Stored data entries

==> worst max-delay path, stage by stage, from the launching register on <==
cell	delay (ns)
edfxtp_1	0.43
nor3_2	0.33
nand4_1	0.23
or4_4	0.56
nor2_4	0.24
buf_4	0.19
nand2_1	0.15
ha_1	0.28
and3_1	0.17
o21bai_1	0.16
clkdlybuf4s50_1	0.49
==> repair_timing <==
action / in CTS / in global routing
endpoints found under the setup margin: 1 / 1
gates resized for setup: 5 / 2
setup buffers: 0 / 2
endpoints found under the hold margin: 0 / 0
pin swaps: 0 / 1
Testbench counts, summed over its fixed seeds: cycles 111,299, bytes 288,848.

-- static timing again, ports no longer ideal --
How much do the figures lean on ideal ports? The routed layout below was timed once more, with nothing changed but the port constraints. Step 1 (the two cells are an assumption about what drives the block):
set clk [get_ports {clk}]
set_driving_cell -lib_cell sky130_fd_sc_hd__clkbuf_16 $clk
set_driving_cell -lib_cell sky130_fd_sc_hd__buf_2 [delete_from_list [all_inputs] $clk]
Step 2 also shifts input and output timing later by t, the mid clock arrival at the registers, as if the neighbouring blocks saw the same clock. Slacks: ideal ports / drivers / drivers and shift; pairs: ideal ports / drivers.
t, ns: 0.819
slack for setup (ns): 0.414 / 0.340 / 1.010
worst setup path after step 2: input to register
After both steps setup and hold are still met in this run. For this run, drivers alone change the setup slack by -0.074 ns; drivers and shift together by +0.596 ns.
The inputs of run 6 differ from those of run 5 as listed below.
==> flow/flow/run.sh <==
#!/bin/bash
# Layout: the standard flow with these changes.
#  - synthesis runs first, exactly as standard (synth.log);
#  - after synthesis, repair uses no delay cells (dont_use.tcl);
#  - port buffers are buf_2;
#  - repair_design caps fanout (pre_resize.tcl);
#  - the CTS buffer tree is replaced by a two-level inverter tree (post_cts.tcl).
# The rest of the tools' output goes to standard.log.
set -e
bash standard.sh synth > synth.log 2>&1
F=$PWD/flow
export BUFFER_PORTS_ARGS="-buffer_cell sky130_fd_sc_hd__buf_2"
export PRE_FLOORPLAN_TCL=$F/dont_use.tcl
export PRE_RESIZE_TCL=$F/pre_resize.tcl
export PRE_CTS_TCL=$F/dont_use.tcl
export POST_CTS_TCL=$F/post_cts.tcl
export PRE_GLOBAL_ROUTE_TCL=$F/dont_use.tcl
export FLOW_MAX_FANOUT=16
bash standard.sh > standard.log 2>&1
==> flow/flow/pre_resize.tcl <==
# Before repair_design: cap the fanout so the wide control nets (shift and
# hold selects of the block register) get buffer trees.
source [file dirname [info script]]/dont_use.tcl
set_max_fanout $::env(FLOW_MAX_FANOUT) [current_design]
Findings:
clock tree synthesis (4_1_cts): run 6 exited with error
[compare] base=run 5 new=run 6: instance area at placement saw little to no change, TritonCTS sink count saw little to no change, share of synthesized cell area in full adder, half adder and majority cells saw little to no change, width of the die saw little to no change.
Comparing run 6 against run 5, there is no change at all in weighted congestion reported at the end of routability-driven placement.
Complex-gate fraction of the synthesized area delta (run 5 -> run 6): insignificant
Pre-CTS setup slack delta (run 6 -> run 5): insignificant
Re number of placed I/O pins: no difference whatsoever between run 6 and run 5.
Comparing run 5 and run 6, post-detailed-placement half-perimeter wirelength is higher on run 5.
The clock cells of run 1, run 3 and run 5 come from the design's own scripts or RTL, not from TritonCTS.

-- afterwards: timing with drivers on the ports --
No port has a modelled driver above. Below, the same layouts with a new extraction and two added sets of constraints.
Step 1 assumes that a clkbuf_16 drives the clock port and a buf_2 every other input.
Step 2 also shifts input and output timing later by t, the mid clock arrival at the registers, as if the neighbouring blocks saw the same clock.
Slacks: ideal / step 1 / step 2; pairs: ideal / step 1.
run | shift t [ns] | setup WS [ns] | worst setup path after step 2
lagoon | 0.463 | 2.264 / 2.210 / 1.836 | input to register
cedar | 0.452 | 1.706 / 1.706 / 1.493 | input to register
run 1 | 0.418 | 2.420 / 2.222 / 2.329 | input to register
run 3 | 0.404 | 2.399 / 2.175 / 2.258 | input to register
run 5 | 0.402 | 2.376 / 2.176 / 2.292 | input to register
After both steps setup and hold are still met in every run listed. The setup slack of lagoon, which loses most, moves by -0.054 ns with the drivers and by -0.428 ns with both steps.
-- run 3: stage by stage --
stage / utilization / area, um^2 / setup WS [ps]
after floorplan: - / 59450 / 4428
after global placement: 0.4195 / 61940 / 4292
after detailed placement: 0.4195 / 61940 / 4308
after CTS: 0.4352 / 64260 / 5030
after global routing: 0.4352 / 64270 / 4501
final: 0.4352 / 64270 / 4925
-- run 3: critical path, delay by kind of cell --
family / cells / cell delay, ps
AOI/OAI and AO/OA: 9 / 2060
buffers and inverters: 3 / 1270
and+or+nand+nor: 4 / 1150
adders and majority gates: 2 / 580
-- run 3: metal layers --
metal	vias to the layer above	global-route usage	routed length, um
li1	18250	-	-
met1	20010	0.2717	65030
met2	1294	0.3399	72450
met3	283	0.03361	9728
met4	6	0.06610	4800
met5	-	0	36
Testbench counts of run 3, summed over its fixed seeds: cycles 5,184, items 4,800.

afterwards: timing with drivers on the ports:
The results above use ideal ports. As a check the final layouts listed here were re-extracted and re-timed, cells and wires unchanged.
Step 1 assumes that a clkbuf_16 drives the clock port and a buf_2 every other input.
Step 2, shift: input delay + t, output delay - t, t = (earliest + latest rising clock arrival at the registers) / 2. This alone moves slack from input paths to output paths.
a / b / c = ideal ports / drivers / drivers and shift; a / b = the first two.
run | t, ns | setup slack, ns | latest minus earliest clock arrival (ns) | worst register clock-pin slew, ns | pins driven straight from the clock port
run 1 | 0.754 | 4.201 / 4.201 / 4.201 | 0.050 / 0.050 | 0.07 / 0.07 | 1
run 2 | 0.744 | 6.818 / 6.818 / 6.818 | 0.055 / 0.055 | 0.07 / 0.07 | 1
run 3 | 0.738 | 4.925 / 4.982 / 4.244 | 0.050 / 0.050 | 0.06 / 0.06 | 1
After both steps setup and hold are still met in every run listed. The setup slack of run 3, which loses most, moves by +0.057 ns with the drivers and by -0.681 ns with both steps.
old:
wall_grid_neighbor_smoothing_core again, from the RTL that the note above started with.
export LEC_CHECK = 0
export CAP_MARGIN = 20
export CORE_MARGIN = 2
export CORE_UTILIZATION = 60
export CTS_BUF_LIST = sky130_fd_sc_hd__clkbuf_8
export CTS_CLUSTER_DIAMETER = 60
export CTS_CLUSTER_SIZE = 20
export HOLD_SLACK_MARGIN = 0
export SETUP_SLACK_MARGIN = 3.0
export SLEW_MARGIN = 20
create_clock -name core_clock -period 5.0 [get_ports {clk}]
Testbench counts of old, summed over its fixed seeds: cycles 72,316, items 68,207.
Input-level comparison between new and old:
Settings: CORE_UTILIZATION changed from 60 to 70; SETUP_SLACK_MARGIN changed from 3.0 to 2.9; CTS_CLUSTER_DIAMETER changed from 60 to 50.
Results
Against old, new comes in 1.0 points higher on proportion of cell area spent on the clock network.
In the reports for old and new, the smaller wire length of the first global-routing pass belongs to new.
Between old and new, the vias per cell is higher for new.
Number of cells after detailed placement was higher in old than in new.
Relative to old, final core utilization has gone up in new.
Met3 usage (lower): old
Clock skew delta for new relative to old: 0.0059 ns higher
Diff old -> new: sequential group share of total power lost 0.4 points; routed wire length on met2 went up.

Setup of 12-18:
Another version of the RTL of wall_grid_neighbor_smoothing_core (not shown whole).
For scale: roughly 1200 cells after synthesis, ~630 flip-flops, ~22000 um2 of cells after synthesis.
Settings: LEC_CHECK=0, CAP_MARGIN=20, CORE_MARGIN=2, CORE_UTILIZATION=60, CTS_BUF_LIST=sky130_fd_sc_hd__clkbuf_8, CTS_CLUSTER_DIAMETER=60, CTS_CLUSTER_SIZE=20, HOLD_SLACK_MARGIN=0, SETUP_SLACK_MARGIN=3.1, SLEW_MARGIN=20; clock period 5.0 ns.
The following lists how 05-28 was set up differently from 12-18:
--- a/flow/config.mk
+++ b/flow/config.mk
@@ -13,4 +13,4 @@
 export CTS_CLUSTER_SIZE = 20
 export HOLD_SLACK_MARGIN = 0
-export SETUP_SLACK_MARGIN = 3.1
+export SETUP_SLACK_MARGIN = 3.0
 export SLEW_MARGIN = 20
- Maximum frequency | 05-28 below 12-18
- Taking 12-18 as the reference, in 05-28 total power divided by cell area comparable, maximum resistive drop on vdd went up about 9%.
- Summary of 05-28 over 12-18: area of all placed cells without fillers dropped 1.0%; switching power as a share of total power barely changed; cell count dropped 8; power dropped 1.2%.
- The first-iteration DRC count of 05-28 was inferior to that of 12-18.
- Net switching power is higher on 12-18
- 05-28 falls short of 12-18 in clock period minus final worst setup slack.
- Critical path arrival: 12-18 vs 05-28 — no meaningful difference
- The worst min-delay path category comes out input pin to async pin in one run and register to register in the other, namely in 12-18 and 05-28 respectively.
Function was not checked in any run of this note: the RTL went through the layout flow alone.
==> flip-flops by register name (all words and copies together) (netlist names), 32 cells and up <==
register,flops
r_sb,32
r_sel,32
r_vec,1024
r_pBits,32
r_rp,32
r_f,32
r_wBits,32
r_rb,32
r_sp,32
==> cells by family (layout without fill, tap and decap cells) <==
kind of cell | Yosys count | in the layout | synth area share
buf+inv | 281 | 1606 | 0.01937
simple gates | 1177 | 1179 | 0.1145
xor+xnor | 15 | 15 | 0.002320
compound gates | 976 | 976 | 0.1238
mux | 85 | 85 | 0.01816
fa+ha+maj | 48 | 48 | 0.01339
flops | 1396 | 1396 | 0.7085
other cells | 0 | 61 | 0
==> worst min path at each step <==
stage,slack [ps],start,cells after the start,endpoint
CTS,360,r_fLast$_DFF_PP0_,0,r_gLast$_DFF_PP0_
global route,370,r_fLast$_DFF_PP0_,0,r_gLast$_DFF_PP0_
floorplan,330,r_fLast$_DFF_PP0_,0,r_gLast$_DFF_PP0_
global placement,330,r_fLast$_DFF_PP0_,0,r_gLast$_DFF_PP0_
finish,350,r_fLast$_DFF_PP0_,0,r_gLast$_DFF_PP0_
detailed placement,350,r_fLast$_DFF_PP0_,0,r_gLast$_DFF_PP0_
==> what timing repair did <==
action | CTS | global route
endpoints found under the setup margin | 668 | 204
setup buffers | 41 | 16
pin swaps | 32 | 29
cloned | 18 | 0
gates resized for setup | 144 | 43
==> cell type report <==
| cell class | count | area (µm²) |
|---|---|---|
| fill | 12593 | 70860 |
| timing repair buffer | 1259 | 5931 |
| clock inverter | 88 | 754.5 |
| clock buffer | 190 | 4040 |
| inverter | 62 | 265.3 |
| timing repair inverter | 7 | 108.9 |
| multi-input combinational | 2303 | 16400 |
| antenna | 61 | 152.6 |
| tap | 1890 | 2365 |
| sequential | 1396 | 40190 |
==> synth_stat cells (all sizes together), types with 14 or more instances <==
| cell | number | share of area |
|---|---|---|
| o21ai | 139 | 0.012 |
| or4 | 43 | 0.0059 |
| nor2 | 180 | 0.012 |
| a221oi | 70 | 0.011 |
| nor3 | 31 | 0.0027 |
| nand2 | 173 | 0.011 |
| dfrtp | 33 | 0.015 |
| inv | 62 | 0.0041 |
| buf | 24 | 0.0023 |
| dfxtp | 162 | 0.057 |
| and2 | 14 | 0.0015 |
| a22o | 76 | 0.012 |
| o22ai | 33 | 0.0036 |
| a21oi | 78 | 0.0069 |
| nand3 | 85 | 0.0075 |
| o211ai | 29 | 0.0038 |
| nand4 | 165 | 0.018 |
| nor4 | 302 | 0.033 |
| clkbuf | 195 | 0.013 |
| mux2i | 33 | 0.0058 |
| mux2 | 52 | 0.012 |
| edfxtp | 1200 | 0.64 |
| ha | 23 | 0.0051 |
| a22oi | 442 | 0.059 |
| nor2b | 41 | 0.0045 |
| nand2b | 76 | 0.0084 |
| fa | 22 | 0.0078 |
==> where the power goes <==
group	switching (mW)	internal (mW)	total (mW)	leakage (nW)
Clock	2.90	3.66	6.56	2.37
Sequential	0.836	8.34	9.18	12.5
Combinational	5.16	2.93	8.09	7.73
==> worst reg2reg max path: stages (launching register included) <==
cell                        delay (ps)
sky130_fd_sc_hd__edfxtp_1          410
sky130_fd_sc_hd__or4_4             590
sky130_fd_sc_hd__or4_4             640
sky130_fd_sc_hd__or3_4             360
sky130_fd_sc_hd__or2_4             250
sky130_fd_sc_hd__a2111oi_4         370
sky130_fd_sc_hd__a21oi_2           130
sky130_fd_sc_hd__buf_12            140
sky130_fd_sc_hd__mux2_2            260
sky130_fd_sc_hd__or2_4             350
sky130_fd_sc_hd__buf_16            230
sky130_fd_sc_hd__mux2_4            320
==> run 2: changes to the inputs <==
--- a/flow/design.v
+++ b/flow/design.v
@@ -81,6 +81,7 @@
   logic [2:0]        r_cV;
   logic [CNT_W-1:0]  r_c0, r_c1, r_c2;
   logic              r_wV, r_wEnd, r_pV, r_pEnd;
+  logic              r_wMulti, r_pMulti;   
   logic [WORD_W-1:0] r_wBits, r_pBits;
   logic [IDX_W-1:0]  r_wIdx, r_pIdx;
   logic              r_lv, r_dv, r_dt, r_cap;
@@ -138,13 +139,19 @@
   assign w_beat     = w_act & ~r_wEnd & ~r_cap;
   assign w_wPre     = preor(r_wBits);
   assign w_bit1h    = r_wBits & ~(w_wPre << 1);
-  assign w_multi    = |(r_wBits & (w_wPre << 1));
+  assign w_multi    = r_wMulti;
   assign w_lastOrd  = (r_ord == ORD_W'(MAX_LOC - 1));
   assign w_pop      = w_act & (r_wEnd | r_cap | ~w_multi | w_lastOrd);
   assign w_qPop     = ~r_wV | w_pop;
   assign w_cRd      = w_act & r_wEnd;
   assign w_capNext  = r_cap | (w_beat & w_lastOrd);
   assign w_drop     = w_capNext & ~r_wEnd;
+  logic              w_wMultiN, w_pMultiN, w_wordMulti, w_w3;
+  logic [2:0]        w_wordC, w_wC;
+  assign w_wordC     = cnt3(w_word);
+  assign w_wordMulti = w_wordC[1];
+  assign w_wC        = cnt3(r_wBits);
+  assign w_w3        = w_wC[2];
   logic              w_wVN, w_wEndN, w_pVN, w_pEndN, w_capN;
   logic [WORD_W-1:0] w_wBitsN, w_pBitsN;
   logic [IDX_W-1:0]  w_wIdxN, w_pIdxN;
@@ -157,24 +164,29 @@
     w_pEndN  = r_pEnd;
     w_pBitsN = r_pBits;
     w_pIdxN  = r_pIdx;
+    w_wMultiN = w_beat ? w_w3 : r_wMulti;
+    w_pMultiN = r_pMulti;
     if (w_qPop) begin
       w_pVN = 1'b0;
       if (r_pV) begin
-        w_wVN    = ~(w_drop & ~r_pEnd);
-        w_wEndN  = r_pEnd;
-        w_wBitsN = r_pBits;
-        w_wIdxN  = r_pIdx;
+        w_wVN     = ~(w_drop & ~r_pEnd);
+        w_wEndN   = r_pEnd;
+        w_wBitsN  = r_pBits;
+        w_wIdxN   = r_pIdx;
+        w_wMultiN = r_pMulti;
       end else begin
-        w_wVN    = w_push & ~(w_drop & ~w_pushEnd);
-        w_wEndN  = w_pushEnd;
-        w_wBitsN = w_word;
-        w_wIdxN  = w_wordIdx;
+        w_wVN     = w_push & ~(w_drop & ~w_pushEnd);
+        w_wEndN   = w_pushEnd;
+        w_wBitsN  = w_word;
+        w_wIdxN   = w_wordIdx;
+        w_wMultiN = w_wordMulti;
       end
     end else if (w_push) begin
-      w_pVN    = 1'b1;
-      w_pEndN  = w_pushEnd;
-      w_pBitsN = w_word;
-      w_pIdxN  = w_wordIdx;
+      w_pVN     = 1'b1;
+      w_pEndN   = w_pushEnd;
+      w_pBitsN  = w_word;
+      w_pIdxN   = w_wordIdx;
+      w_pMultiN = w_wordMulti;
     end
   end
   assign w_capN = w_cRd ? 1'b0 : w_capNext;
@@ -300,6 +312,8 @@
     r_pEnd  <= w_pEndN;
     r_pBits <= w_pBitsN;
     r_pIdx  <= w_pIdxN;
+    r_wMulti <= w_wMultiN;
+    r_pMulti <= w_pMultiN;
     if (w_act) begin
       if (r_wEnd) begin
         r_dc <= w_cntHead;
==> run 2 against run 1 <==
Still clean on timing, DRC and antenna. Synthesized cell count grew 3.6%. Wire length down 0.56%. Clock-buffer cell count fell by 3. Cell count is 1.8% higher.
This design comes from an exercise in tuning for small area and a short achievable clock period on the open sky130 flow, not from production work.
Only simulation tests tie the RTL to the original design; equivalence was not proved.
Power and IR drop assume default switching activity.

v26:
==> flow/design.v (excerpt) <==
module vid_top #(
    parameter int H_VISIBLE = 16,
    parameter int H_FRONT   = 2,
    parameter int H_SYNC    = 4,
    parameter int H_BACK    = 2,
    parameter int V_VISIBLE = 8,
    parameter int V_FRONT   = 1,
    parameter int V_SYNC    = 2,
    parameter int V_BACK    = 1
)(
    input  wire logic           clk,
    input  wire logic           reset_i,
    input  wire logic           bus_cs_n_i,
    input  wire logic           bus_rd_nwr_i,
    input  wire logic [3:0]     bus_reg_num_i,
    input  wire logic           bus_bytesel_i,
    input  wire logic [7:0]     bus_data_i,
    output logic      [7:0]     bus_data_o,
    output logic                bus_intr_o,
    output logic      [3:0]     red_o,
    output logic      [3:0]     green_o,
    output logic      [3:0]     blue_o,
    output logic                hsync_o,
    output logic                vsync_o,
    output logic                dv_de_o
);
==> flow/config.mk <==
export PLATFORM = sky130hd
export DESIGN_NAME = vid_top
export DESIGN_NICKNAME = vid_top
export VERILOG_FILES = /design/flow/design.v
export SDC_FILE = /design/flow/constraint.sdc
export NUM_CORES = 4
export LEC_CHECK = 0
export CAP_MARGIN = 20
export CORE_MARGIN = 2
export CORE_UTILIZATION = 40
export CTS_CLUSTER_DIAMETER = 50
export CTS_CLUSTER_SIZE = 30
export SETUP_SLACK_MARGIN = 4.0
export SLEW_MARGIN = 20
==> flow/constraint.sdc <==
create_clock -name core_clock -period 7.0 [get_ports {clk}]
set_input_delay 1.4000 -clock core_clock [delete_from_list [all_inputs] [get_ports {clk}]]
set_output_delay 1.4000 -clock core_clock [all_outputs]
set_load 0.01 [all_outputs]
run.sh (not shown) runs the stock make flow with config.mk's settings and CLKGATE_MAP_FILE= SYNTH_SCRIPT=/design/flow/synth_recipe.tcl, a recipe that flattens the netlist after the stock synthesis.
--- input diff v26..v33 ---
- CORE_UTILIZATION changed from 40 to 60
Notes after the runs:
v33 ended with every stage complete and zero timing, DRC or antenna violations.
v33 vs v26 — sequential cell area share rose 2.2 points.
Vertical die dimension: v33 vs v26 down about 18%
Sort v33 and v26 by utilization, descending, and v33 comes first.
v33 against v26: final clock period utilization by the worst path rose 0.89 points; wire length fell 3.1%; internal power consumption fell about 6%; power consumption fell 6.3%.
In v33 the clock group share of total power turned out 3.9 points lower than in v26.

---

Another version of the RTL of vid_top (not shown whole).
For scale: about 7300 cells after synthesis, ~4600 flip-flops, ~0.11 mm2 of cells after synthesis.
Settings: LEC_CHECK=0, CAP_MARGIN=10, CORE_MARGIN=2, CORE_UTILIZATION=65, SETUP_SLACK_MARGIN=4.4, SLEW_MARGIN=10; clock period 7.0 ns.
standard.sh (not shown) runs the stock make flow with config.mk's settings and CLKGATE_MAP_FILE= SYNTH_SCRIPT=/design/flow/synth_recipe.tcl, a recipe that flattens the netlist after the stock synthesis.
==> flow/flow/run.sh <==
#!/bin/bash
# The standard layout (standard.sh) with three changes: the port buffers are
# buf_4 cells, the resizer may swap a cell for one of another footprint, and
# CTS clusters sinks into larger groups without dummy loads. Make's output
# goes to make.log here; each ORFS step keeps its own log under orfs/logs/.
set -euo pipefail
bash standard.sh \
    MATCH_CELL_FOOTPRINT=0 \
    "BUFFER_PORTS_ARGS=-buffer_cell sky130_fd_sc_hd__buf_4" \
    "CTS_ARGS=-sink_clustering_enable -repair_clock_nets -sink_clustering_size 30 -sink_clustering_max_diameter 50 -dont_use_dummy_load" \
    finish > make.log 2>&1
Change:
--- a/flow/flow/run.sh
+++ b/flow/flow/run.sh
@@ -8,4 +8,4 @@
     MATCH_CELL_FOOTPRINT=0 \
     "BUFFER_PORTS_ARGS=-buffer_cell sky130_fd_sc_hd__buf_4" \
-    "CTS_ARGS=-sink_clustering_enable -repair_clock_nets -sink_clustering_size 30 -sink_clustering_max_diameter 50 -dont_use_dummy_load" \
+    "CTS_ARGS=-sink_clustering_enable -repair_clock_nets -sink_clustering_size 34 -sink_clustering_max_diameter 45 -dont_use_dummy_load" \
     finish > make.log 2>&1
Settings changed: CAP_MARGIN 10 to 20, SLEW_MARGIN 10 to 20.
What happened: The new run passed the timing, DRC and antenna checks. Non-clock buffer count falls by 4. Register-to-register slack gains 0.04 ns. Power increases by about 8%. Setup slack degrades by 0.054 ns. Global-route usage is higher by 0.52 points. Fmax shrinks by 1.9%. Synthesized area does not change. First-iteration DRC count increases by about 3.2%.
Change:
--- a/flow/flow/run.sh
+++ b/flow/flow/run.sh
@@ -8,4 +8,4 @@
     MATCH_CELL_FOOTPRINT=0 \
     "BUFFER_PORTS_ARGS=-buffer_cell sky130_fd_sc_hd__buf_4" \
-    "CTS_ARGS=-sink_clustering_enable -repair_clock_nets -sink_clustering_size 34 -sink_clustering_max_diameter 45 -dont_use_dummy_load" \
+    "CTS_ARGS=-sink_clustering_enable -repair_clock_nets -sink_clustering_size 30 -sink_clustering_max_diameter 50 -dont_use_dummy_load" \
     finish > make.log 2>&1
Settings changed: CORE_UTILIZATION 65 to 60, SETUP_SLACK_MARGIN 4.4 to 4.3.
Effect: The new run ran to the end with no violations; die area came out higher by 8.3%; hold slack gets better by 0.0052 ns; maximum frequency came out higher by 0.63%; wire length came out higher by 0.46%; worst setup slack gets better by 0.018 ns; total power came out lower by 3.3%; cell area came out lower by 1.6%; clock skew came out lower by 0.015 ns.

---

Starting RTL as in the previous note.
clock: 7.0 ns
lec_check: 0
cap_margin: 20
core_margin: 2
core_utilization: 65
setup_slack_margin: 4.5
slew_margin: 20
==> flow/flow/run.sh <==
#!/bin/bash
# The standard layout (standard.sh) with three changes: the port buffers are
# buf_4 cells, the resizer may swap a cell for one of another footprint, and
# CTS clusters sinks into larger groups without dummy loads. Make's output
# goes to make.log here; each ORFS step keeps its own log under orfs/logs/.
set -euo pipefail
bash standard.sh \
    MATCH_CELL_FOOTPRINT=0 \
    "BUFFER_PORTS_ARGS=-buffer_cell sky130_fd_sc_hd__buf_4" \
    "CTS_ARGS=-sink_clustering_enable -repair_clock_nets -sink_clustering_size 30 -sink_clustering_max_diameter 50 -dont_use_dummy_load -sink_clustering_levels 2" \
    finish > make.log 2>&1
Then changed:
--- a/flow/flow/run.sh
+++ b/flow/flow/run.sh
@@ -8,4 +8,4 @@
     MATCH_CELL_FOOTPRINT=0 \
     "BUFFER_PORTS_ARGS=-buffer_cell sky130_fd_sc_hd__buf_4" \
-    "CTS_ARGS=-sink_clustering_enable -repair_clock_nets -sink_clustering_size 30 -sink_clustering_max_diameter 50 -dont_use_dummy_load -sink_clustering_levels 2" \
+    "CTS_ARGS=-sink_clustering_enable -repair_clock_nets -sink_clustering_size 30 -sink_clustering_max_diameter 50 -dont_use_dummy_load" \
     finish > make.log 2>&1
--- a/flow/config.mk
+++ b/flow/config.mk
@@ -9,4 +9,4 @@
 export CORE_MARGIN = 2
 export CORE_UTILIZATION = 65
-export SETUP_SLACK_MARGIN = 4.5
+export SETUP_SLACK_MARGIN = 4.35
 export SLEW_MARGIN = 20
The new run ran to the end with no violations; clock-buffer cell count drops by 2; non-clock buffer count drops by 114; maximum frequency barely changes; synthesized cell count is unchanged; cell count drops by 1.2%; critical path depth drops by 7; hold slack stays flat; global-route usage drops by 0.39 points; via count drops by about 1.5%; die area stays the same.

Problem statement
Using the records given above, list every line that includes the word "delta".

Problem solution
Complex-gate fraction of the synthesized area delta (run 5 -> run 6): insignificant
Pre-CTS setup slack delta (run 6 -> run 5): insignificant
Clock skew delta for new relative to old: 0.0059 ns higher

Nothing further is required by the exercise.